Better the Arm, Bigger the Brain

Better the Arm, Bigger the Brain

Updated: Jun 21, 2020

We weren’t always equipped with a canon arm.


About 2 million years ago, our ancestors developed a few key structural changes that changed us from climbers and scavengers into living catapults:⠀

  1. Our waists got a little wider ⠀

  2. Our shoulders a little lower⠀

  3. Our wrists became more flexible⠀

  4. Our upper arms rotated a bit more⠀

Once we got the hang of our “weeble wobble” power and learned to put a point on a stick, we became not only the deadliest creature on the planet, but the smartest. ⠀

The better we threw, the more intelligent we became.
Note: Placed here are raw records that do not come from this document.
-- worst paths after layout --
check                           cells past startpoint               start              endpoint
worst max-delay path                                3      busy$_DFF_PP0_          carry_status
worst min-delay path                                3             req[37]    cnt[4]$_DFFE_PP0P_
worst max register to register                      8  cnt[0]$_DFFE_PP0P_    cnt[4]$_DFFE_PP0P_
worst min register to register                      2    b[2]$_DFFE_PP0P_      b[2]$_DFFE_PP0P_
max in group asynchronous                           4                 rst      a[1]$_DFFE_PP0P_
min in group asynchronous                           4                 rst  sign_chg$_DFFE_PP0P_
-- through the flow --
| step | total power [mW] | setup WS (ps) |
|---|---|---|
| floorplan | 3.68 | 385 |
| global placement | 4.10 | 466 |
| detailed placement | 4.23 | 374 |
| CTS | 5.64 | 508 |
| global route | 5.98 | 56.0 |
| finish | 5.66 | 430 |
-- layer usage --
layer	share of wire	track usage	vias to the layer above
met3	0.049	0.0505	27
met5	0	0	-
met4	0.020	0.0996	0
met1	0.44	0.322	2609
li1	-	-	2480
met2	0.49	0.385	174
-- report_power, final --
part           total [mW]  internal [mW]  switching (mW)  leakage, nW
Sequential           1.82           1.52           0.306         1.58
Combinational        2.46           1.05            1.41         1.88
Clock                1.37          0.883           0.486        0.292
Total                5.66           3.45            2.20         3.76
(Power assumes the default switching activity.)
Our ability to produce powerful throws was crucial to increasing the amount of hunting we performed. Success at hunting allowed our ancestors to become part-time carnivores, eating more calorie-rich meat and fat and dramatically improving the quality of their diet.


This dietary change led to large shifts in our ancestors' biology, allowing them to grow larger bodies, larger brains, and to have more children.
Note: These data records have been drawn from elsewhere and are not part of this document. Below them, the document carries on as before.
--- src/design/pwmoc_pkg.sv ---
// Purpose: Shared constants and state types for the counter-array PWM output block
// Assumes: Special-function register bus with page and 8-bit address
// Notes:   Pin indices name the physical port pins the block can drive
package pwmoc_pkg;
  // Register addresses and pages
  localparam logic [7:0] OUTPUT_EN_ADDR  = 8'hF1;
  localparam logic [7:0] AUX_ADDR        = 8'hA4;
  localparam logic [3:0] UPPER_EN_PAGE   = 4'h4;
  localparam logic [3:0] ROUTING_PAGE    = 4'h2;
  // Reset values
  localparam logic [7:0] OUTPUT_EN_RST   = 8'h99;
  localparam logic [3:0] UPPER_EN_RST    = 4'hC;   // Bits 7..4 of the auxiliary register
  localparam logic [7:0] ROUTING_RST     = 8'h00;
  // Field positions in pwm_output_enable
  localparam int MAIN0_BIT   = 0;
  localparam int CLONE0A_BIT = 1;
  localparam int CLONE0B_BIT = 2;
  localparam int MAIN1_BIT   = 3;
  localparam int MAIN2_BIT   = 4;
  localparam int CLONE2A_BIT = 5;
  localparam int CLONE2B_BIT = 6;
  localparam int MAIN3_BIT   = 7;
  // Field positions in upper_output_enable_aux, stored as bits 7..4 shifted down by 4
  localparam int MAIN5_BIT   = 3;
  localparam int MAIN4_BIT   = 2;
  localparam int CLKOUT_BIT  = 1;
  localparam int UPPER_LSB   = 4;
  // Field positions in counter_routing_select
  localparam int CH4_SEL_BIT    = 7;
  localparam int CH2_SEL_BIT    = 6;
  localparam int CLONE2_SEL_BIT = 5;
  localparam int CLONE0_SEL_BIT = 4;
  localparam int ODD_SEL_BIT    = 3;
  localparam int EVEN_SEL_BIT   = 2;
  localparam int EXT_CNT_SEL_BIT = 1;
  localparam int CKO_SEL_BIT    = 0;
  // Physical pin indices
  localparam int PIN_P20 = 0;
  localparam int PIN_P21 = 1;
  localparam int PIN_P22 = 2;
  localparam int PIN_P24 = 3;
  localparam int PIN_P26 = 4;
  localparam int PIN_P30 = 5;
  localparam int PIN_P31 = 6;
  localparam int PIN_P33 = 7;
  localparam int PIN_P34 = 8;
  localparam int PIN_P35 = 9;
  localparam int PIN_P40 = 10;
  localparam int PIN_P41 = 11;
  localparam int PIN_P47 = 12;
  localparam int PIN_P60 = 13;
  localparam int PIN_P61 = 14;
  localparam int PIN_MOD1 = 15;
  localparam int PIN_N   = 16;
  localparam int NMOD    = 6;
  // Resolution codes
  localparam logic [1:0] RES_8  = 2'h0;
  localparam logic [1:0] RES_10 = 2'h1;
  localparam logic [1:0] RES_12 = 2'h2;
  localparam logic [1:0] RES_16 = 2'h3;
  localparam logic [15:0] FULL_COUNT = 16'hFFFF;

  typedef struct packed {
    logic [16:0] act;       // Active extended compare value
    logic        eq_prev;   // Compare equality one cycle ago
  } pwmoc_chan_s;

  typedef struct packed {
    logic [7:0]       out_en;
    logic [3:0]       upper_en;
    logic [7:0]       routing;
    logic [2:0]       pair_q;
    logic [NMOD-1:0]  tog;
    logic             clk_div;
    logic [PIN_N-1:0] drv;
    logic [PIN_N-1:0] oe;
    logic             cap2;
    logic             cap4;
    logic             ext_cnt;
    logic [7:0]       rdata;
  } pwmoc_top_s;
endpackage : pwmoc_pkg

--- src/design/pwmoc_channel.sv ---
// Purpose: One module's resolution-selectable PWM comparator with optional buffering
// Assumes: Counter advances in the cycle that cnt_tick_in is high
// Notes:   Level and match are combinational from the channel state and inputs
`timescale 1ns/100ps
`default_nettype none
module pwmoc_channel (
  input  wire logic        ref_clk_in,
  input  wire logic        nrst_in,
  input  wire logic [15:0] cnt_in,
  input  wire logic        cnt_tick_in,
  input  wire logic [16:0] cmp_in,
  input  wire logic [1:0]  res_in,
  input  wire logic        buffered_in,
  output logic             level_out,
  output logic             match_out
);
  import pwmoc_pkg::*;

  pwmoc_chan_s st_reg;
  pwmoc_chan_s st_next;
  logic [15:0] mask;
  logic [16:0] ext_bit;
  logic [16:0] cnt_m;
  logic [16:0] stage_m;
  logic [16:0] act_use;
  logic        ovf;
  logic        eq;

  // Width mask and extension bit position per resolution code
  always_comb begin
    unique case (res_in)
      RES_8:   begin mask = 16'h00FF; ext_bit = 17'h00100; end
      RES_10:  begin mask = 16'h03FF; ext_bit = 17'h00400; end
      RES_12:  begin mask = 16'h0FFF; ext_bit = 17'h01000; end
      RES_16:  begin mask = 16'hFFFF; ext_bit = 17'h10000; end
    endcase
  end

  // Extended compare and counter values, counter's extension always zero
  assign cnt_m   = {1'b0, cnt_in & mask};
  assign stage_m = {1'b0, cmp_in[15:0] & mask} | (cmp_in[16] ? ext_bit : 17'h00000);
  // Overflow when the selected low bits wrap from all ones
  assign ovf     = cnt_tick_in && ((cnt_in & mask) == mask);
  // Unbuffered uses each written byte at once; buffered uses the held copy
  assign act_use = buffered_in ? st_reg.act : stage_m;
  assign level_out = cnt_m >= act_use;
  assign eq        = cnt_m[15:0] == act_use[15:0];
  // One pulse per arrival at the compare point, selected resolution
  assign match_out = eq && !st_reg.eq_prev;

  // Buffered: reload the held copy only at overflow so a duty change lands whole; unbuffered reloads every cycle
  always_comb begin
    st_next         = st_reg;
    st_next.eq_prev = eq;
    if (!buffered_in || ovf) begin
      st_next.act = stage_m;
    end
  end

  always_ff @(posedge ref_clk_in or negedge nrst_in) begin
    if (!nrst_in) begin
      st_reg <= '0;
    end else begin
      st_reg <= st_next;
    end
  end

  AST_BUF_HOLD: assert property (@(posedge ref_clk_in) disable iff (!nrst_in)
    buffered_in && !ovf ##1 buffered_in |-> st_reg.act == $past(st_reg.act))
    else $error("buffered compare changed outside overflow");
endmodule : pwmoc_channel
`default_nettype wire

--- src/design/pwmoc_output_control.sv ---
// Purpose: Output gating, inversion, pairing, cloning, clock output and pin routing
// Assumes: Counter, compare bytes and per-module mode bits live outside this block
// Notes:   Pin outputs and read data are registered, one cycle behind their causes
// Notes on behaviour
// - Unbuffered compare uses each byte immediately
// - Buffered variant applies duty change whole
// - Compare-toggle uses selected-resolution match
// - Compare-toggle works at all four resolutions
// - Paired: even starts, odd ends cycle
// - Separate enable per module pair
// - Pins 1,3,4,5 port I/O or PWM
// - Invert bit chooses normal or inverted level
// - Main enable gates pin; resets to one
// - Modules 0,2 have clones, reset disabled
// - Modules 4,5 enables on page four
// - Clock output runs at half overflow rate
// - Module 4 capture from pin or comparator
// - Module 2 capture from pin or oscillator
// - Module 2 clones P4.0/P4.1 or P3.4/P3.5
// - Module 0 clones P2.0/P2.1 or P6.0/P6.1
// - Modules 3,5 at P3.4/P3.5 or P2.0/P2.1
// - Modules 0,2,4 at P2.x or P3.x
// - External count input P1.3 or P1.6
// - Clock output at P4.7 or P3.3
// - Resolution codes give 8/10/12/16 overflow
// - Output low below compare, else high
`timescale 1ns/100ps
`default_nettype none
module pwmoc_output_control (
  input  wire logic                           ref_clk_in,
  input  wire logic                           nrst_in,
  input  wire logic [7:0]                     sfr_addr_in,
  input  wire logic [3:0]                     sfr_page_in,
  input  wire logic                           sfr_wr_in,
  input  wire logic                           sfr_rd_in,
  input  wire logic [7:0]                     sfr_wdata_in,
  input  wire logic [15:0]                    cnt_in,
  input  wire logic                           cnt_tick_in,
  input  wire logic [pwmoc_pkg::NMOD-1:0][16:0] cmp_in,
  input  wire logic [pwmoc_pkg::NMOD-1:0][1:0]  resolution_select_in,
  input  wire logic [pwmoc_pkg::NMOD-1:0]     output_invert_in,
  input  wire logic [pwmoc_pkg::NMOD-1:0]     pwm_mode_in,
  input  wire logic [pwmoc_pkg::NMOD-1:0]     compare_toggle_on_pwm_match_in,
  input  wire logic [pwmoc_pkg::NMOD-1:0]     buffered_in,
  input  wire logic [2:0]                     pair_enable_in,
  input  wire logic [pwmoc_pkg::PIN_N-1:0]    pin_in,
  input  wire logic                           p13_in,
  input  wire logic                           p16_in,
  input  wire logic                           analog_compare_out_in,
  input  wire logic                           low_speed_osc_clock_in,
  output logic [pwmoc_pkg::PIN_N-1:0]         pin_drv_out,
  output logic [pwmoc_pkg::PIN_N-1:0]         pin_oe_out,
  output logic                                cap2_out,
  output logic                                cap4_out,
  output logic                                ext_count_input_out,
  output logic [7:0]                          sfr_rdata_out
);
  import pwmoc_pkg::*;

  pwmoc_top_s      st_reg;
  pwmoc_top_s      st_next;
  logic [NMOD-1:0] level;
  logic [NMOD-1:0] match;
  logic [NMOD-1:0] paired;
  logic [NMOD-1:0] out_lvl;
  logic [NMOD-1:0] main_en;
  logic [NMOD-1:0] main_drive;
  logic            hit_en;
  logic            hit_upper;
  logic            hit_route;
  logic            base_ovf;

  // Per-module comparators; a pair always runs buffered
  genvar gi;
  generate
    for (gi = 0; gi < NMOD; gi++) begin : g_chan
      assign paired[gi] = pair_enable_in[gi / 2];
      pwmoc_channel u_chan (
        .ref_clk_in  (ref_clk_in),
        .nrst_in     (nrst_in),
        .cnt_in      (cnt_in),
        .cnt_tick_in (cnt_tick_in),
        .cmp_in      (cmp_in[gi]),
        .res_in      (resolution_select_in[gi]),
        .buffered_in (buffered_in[gi] | paired[gi]),
        .level_out   (level[gi]),
        .match_out   (match[gi])
      );
    end
  endgenerate

  // Register decode; the shared address is split by page
  assign hit_en    = sfr_addr_in == OUTPUT_EN_ADDR;
  assign hit_upper = (sfr_addr_in == AUX_ADDR) && (sfr_page_in == UPPER_EN_PAGE);
  assign hit_route = (sfr_addr_in == AUX_ADDR) && (sfr_page_in == ROUTING_PAGE);
  // Base counter overflow for the divided clock output
  assign base_ovf  = cnt_tick_in && (cnt_in == FULL_COUNT);

  // Main enables gathered across the two registers
  assign main_en = {st_reg.upper_en[MAIN5_BIT], st_reg.upper_en[MAIN4_BIT],
                    st_reg.out_en[MAIN3_BIT], st_reg.out_en[MAIN2_BIT],
                    st_reg.out_en[MAIN1_BIT], st_reg.out_en[MAIN0_BIT]};

  // Module output level before pin routing
  generate
    for (gi = 0; gi < NMOD; gi++) begin : g_lvl
      logic raw;
      // Even pair member in compare-toggle mode shows the shared set/clear flop
      assign raw = !compare_toggle_on_pwm_match_in[gi] ? level[gi] :
                   ((gi % 2 == 0) && paired[gi]) ? st_reg.pair_q[gi / 2] : st_reg.tog[gi];
      assign out_lvl[gi] = raw ^ output_invert_in[gi];
      // Odd pair member hands its pin back to port I/O
      assign main_drive[gi] = pwm_mode_in[gi] && main_en[gi] && !((gi % 2 == 1) && paired[gi]);
    end
  endgenerate

  // Next-state logic for registers, toggles, routing and inputs
  always_comb begin
    st_next = st_reg;
    st_next.rdata = 8'h00;
    st_next.drv   = '0;
    st_next.oe    = '0;

    // Register writes; low nibble of the upper register is write-only and not kept
    if (sfr_wr_in && hit_en) begin
      st_next.out_en = sfr_wdata_in;
    end
    if (sfr_wr_in && hit_upper) begin
      st_next.upper_en = sfr_wdata_in[7:UPPER_LSB];
    end
    if (sfr_wr_in && hit_route) begin
      st_next.routing = sfr_wdata_in;
    end

    // Read data; unmapped addresses answer zero
    if (sfr_rd_in) begin
      if (hit_en) begin
        st_next.rdata = st_reg.out_en;
      end else if (hit_upper) begin
        st_next.rdata = {st_reg.upper_en, 4'h0};
      end else if (hit_route) begin
        st_next.rdata = st_reg.routing;
      end
    end

    // Unpaired compare-toggle: flip on each match of the chosen width
    for (int i = 0; i < NMOD; i++) begin
      if (compare_toggle_on_pwm_match_in[i] && match[i]) begin
        st_next.tog[i] = !st_reg.tog[i];
      end
    end

    // Paired: odd match clears, even match sets; set wins if both land together
    for (int p = 0; p < 3; p++) begin
      if (!pair_enable_in[p]) begin
        st_next.pair_q[p] = 1'b0;
      end else if (match[2 * p]) begin
        st_next.pair_q[p] = 1'b1;
      end else if (match[2 * p + 1]) begin
        st_next.pair_q[p] = 1'b0;
      end
    end

    // Divided clock toggles on every base overflow, so half that rate
    if (!st_reg.upper_en[CLKOUT_BIT]) begin
      st_next.clk_div = 1'b0;
    end else if (base_ovf) begin
      st_next.clk_div = !st_reg.clk_div;
    end

    // Lowest priority first: clock out, then clones, then the main pins
    if (st_reg.upper_en[CLKOUT_BIT]) begin
      if (st_reg.routing[CKO_SEL_BIT]) begin
        st_next.drv[PIN_P33] = st_reg.clk_div;
        st_next.oe[PIN_P33]  = 1'b1;
      end else begin
        st_next.drv[PIN_P47] = st_reg.clk_div;
        st_next.oe[PIN_P47]  = 1'b1;
      end
    end

    // Module 0 clones, each with its own enable
    if (st_reg.out_en[CLONE0A_BIT] && pwm_mode_in[0]) begin
      if (st_reg.routing[CLONE0_SEL_BIT]) begin
        st_next.drv[PIN_P60] = out_lvl[0];
        st_next.oe[PIN_P60]  = 1'b1;
      end else begin
        st_next.drv[PIN_P20] = out_lvl[0];
        st_next.oe[PIN_P20]  = 1'b1;
      end
    end
    if (st_reg.out_en[CLONE0B_BIT] && pwm_mode_in[0]) begin
      if (st_reg.routing[CLONE0_SEL_BIT]) begin
        st_next.drv[PIN_P61] = out_lvl[0];
        st_next.oe[PIN_P61]  = 1'b1;
      end else begin
        st_next.drv[PIN_P21] = out_lvl[0];
        st_next.oe[PIN_P21]  = 1'b1;
      end
    end

    // Module 2 clones
    if (st_reg.out_en[CLONE2A_BIT] && pwm_mode_in[2]) begin
      if (st_reg.routing[CLONE2_SEL_BIT]) begin
        st_next.drv[PIN_P34] = out_lvl[2];
        st_next.oe[PIN_P34]  = 1'b1;
      end else begin
        st_next.drv[PIN_P40] = out_lvl[2];
        st_next.oe[PIN_P40]  = 1'b1;
      end
    end
    if (st_reg.out_en[CLONE2B_BIT] && pwm_mode_in[2]) begin
      if (st_reg.routing[CLONE2_SEL_BIT]) begin
        st_next.drv[PIN_P35] = out_lvl[2];
        st_next.oe[PIN_P35]  = 1'b1;
      end else begin
        st_next.drv[PIN_P41] = out_lvl[2];
        st_next.oe[PIN_P41]  = 1'b1;
      end
    end

    // Main pins of the even modules
    if (main_drive[0]) begin
      st_next.drv[st_reg.routing[EVEN_SEL_BIT] ? PIN_P30 : PIN_P22] = out_lvl[0];
      st_next.oe[st_reg.routing[EVEN_SEL_BIT] ? PIN_P30 : PIN_P22]  = 1'b1;
    end
    if (main_drive[2]) begin
      st_next.drv[st_reg.routing[EVEN_SEL_BIT] ? PIN_P31 : PIN_P24] = out_lvl[2];
      st_next.oe[st_reg.routing[EVEN_SEL_BIT] ? PIN_P31 : PIN_P24]  = 1'b1;
    end
    if (main_drive[4]) begin
      st_next.drv[st_reg.routing[EVEN_SEL_BIT] ? PIN_P33 : PIN_P26] = out_lvl[4];
      st_next.oe[st_reg.routing[EVEN_SEL_BIT] ? PIN_P33 : PIN_P26]  = 1'b1;
    end
    // Main pins of the odd modules; module 1 has a fixed pin
    if (main_drive[1]) begin
      st_next.drv[PIN_MOD1] = out_lvl[1];
      st_next.oe[PIN_MOD1]  = 1'b1;
    end
    if (main_drive[3]) begin
      st_next.drv[st_reg.routing[ODD_SEL_BIT] ? PIN_P20 : PIN_P34] = out_lvl[3];
      st_next.oe[st_reg.routing[ODD_SEL_BIT] ? PIN_P20 : PIN_P34]  = 1'b1;
    end
    if (main_drive[5]) begin
      st_next.drv[st_reg.routing[ODD_SEL_BIT] ? PIN_P21 : PIN_P35] = out_lvl[5];
      st_next.oe[st_reg.routing[ODD_SEL_BIT] ? PIN_P21 : PIN_P35]  = 1'b1;
    end

    // Input sources; capture pins follow the even-group pin selection, the count input has its own select bit
    st_next.cap4 = st_reg.routing[CH4_SEL_BIT] ? analog_compare_out_in :
                   pin_in[st_reg.routing[EVEN_SEL_BIT] ? PIN_P33 : PIN_P26];
    st_next.cap2 = st_reg.routing[CH2_SEL_BIT] ? low_speed_osc_clock_in :
                   pin_in[st_reg.routing[EVEN_SEL_BIT] ? PIN_P31 : PIN_P24];
    st_next.ext_cnt = st_reg.routing[EXT_CNT_SEL_BIT] ? p16_in : p13_in;
  end

  // State register; enables take their documented reset values
  always_ff @(posedge ref_clk_in or negedge nrst_in) begin
    if (!nrst_in) begin
      st_reg          <= '0;
      st_reg.out_en   <= OUTPUT_EN_RST;
      st_reg.upper_en <= UPPER_EN_RST;
      st_reg.routing  <= ROUTING_RST;
    end else begin
      st_reg <= st_next;
    end
  end

  // Every output straight from the state register
  assign pin_drv_out         = st_reg.drv;
  assign pin_oe_out          = st_reg.oe;
  assign cap2_out            = st_reg.cap2;
  assign cap4_out            = st_reg.cap4;
  assign ext_count_input_out = st_reg.ext_cnt;
  assign sfr_rdata_out       = st_reg.rdata;

  AST_MAIN0_GATE: assert property (@(posedge ref_clk_in) disable iff (!nrst_in)
    !st_reg.out_en[MAIN0_BIT] && !st_reg.routing[EVEN_SEL_BIT] |=> !pin_oe_out[PIN_P22])
    else $error("module 0 pin driven while disabled");
  AST_INVERT: assert property (@(posedge ref_clk_in) disable iff (!nrst_in)
    main_drive[0] && !st_reg.routing[EVEN_SEL_BIT] && !compare_toggle_on_pwm_match_in[0]
    |=> pin_drv_out[PIN_P22] == $past(level[0] ^ output_invert_in[0]))
    else $error("module 0 pin level wrong");
  AST_CLKOUT_OFF: assert property (@(posedge ref_clk_in) disable iff (!nrst_in)
    !st_reg.upper_en[CLKOUT_BIT] || st_reg.routing[CKO_SEL_BIT] |=> !pin_oe_out[PIN_P47])
    else $error("clock output on P4.7 unexpectedly");
  AST_CLK_TOGGLE: assert property (@(posedge ref_clk_in) disable iff (!nrst_in)
    st_reg.upper_en[CLKOUT_BIT] && base_ovf ##1 st_reg.upper_en[CLKOUT_BIT]
    |-> st_reg.clk_div != $past(st_reg.clk_div))
    else $error("divided clock missed an overflow");
  AST_CLONE0_SEL: assert property (@(posedge ref_clk_in) disable iff (!nrst_in)
    st_reg.out_en[CLONE0A_BIT] && pwm_mode_in[0] && st_reg.routing[CLONE0_SEL_BIT]
    |=> pin_oe_out[PIN_P60])
    else $error("module 0 clone A not on P6.0");
  AST_CLONE2_SEL: assert property (@(posedge ref_clk_in) disable iff (!nrst_in)
    st_reg.out_en[CLONE2A_BIT] && pwm_mode_in[2] && !st_reg.routing[CLONE2_SEL_BIT]
    |=> pin_oe_out[PIN_P40] && pin_drv_out[PIN_P40] == $past(out_lvl[2]))
    else $error("module 2 clone A not on P4.0");
  AST_CAP4_SRC: assert property (@(posedge ref_clk_in) disable iff (!nrst_in)
    st_reg.routing[CH4_SEL_BIT] |=> cap4_out == $past(analog_compare_out_in))
    else $error("module 4 capture source wrong");
  AST_CAP2_SRC: assert property (@(posedge ref_clk_in) disable iff (!nrst_in)
    st_reg.routing[CH2_SEL_BIT] |=> cap2_out == $past(low_speed_osc_clock_in))
    else $error("module 2 capture source wrong");
  AST_EXT_CNT_SEL: assert property (@(posedge ref_clk_in) disable iff (!nrst_in)
    !st_reg.routing[EXT_CNT_SEL_BIT] |=> ext_count_input_out == $past(p13_in))
    else $error("count input not from P1.3");
  AST_PAIR_SET: assert property (@(posedge ref_clk_in) disable iff (!nrst_in)
    pair_enable_in[0] && match[0] |=> st_reg.pair_q[0])
    else $error("even match did not set pair output");
  AST_PAIR_CLR: assert property (@(posedge ref_clk_in) disable iff (!nrst_in)
    pair_enable_in[0] && match[1] && !match[0] |=> !st_reg.pair_q[0])
    else $error("odd match did not clear pair output");
endmodule : pwmoc_output_control
`default_nettype wire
Bigger brains likely led to an increase in humans ability to project into the future, visualize possibilities, think in the abstract, and communicate within larger groups.


Thus, it is a likely scenario, that language, literature, medicine and even love are a direct result of our ability to spear a deer at 20 yards (or in present terms, throw a baseball 95 mph).


Throwing and hitting a target is about finding order in chaos. The more you're able to think in sequence, the more ideas you're able to string together.


Interesting food for thought.....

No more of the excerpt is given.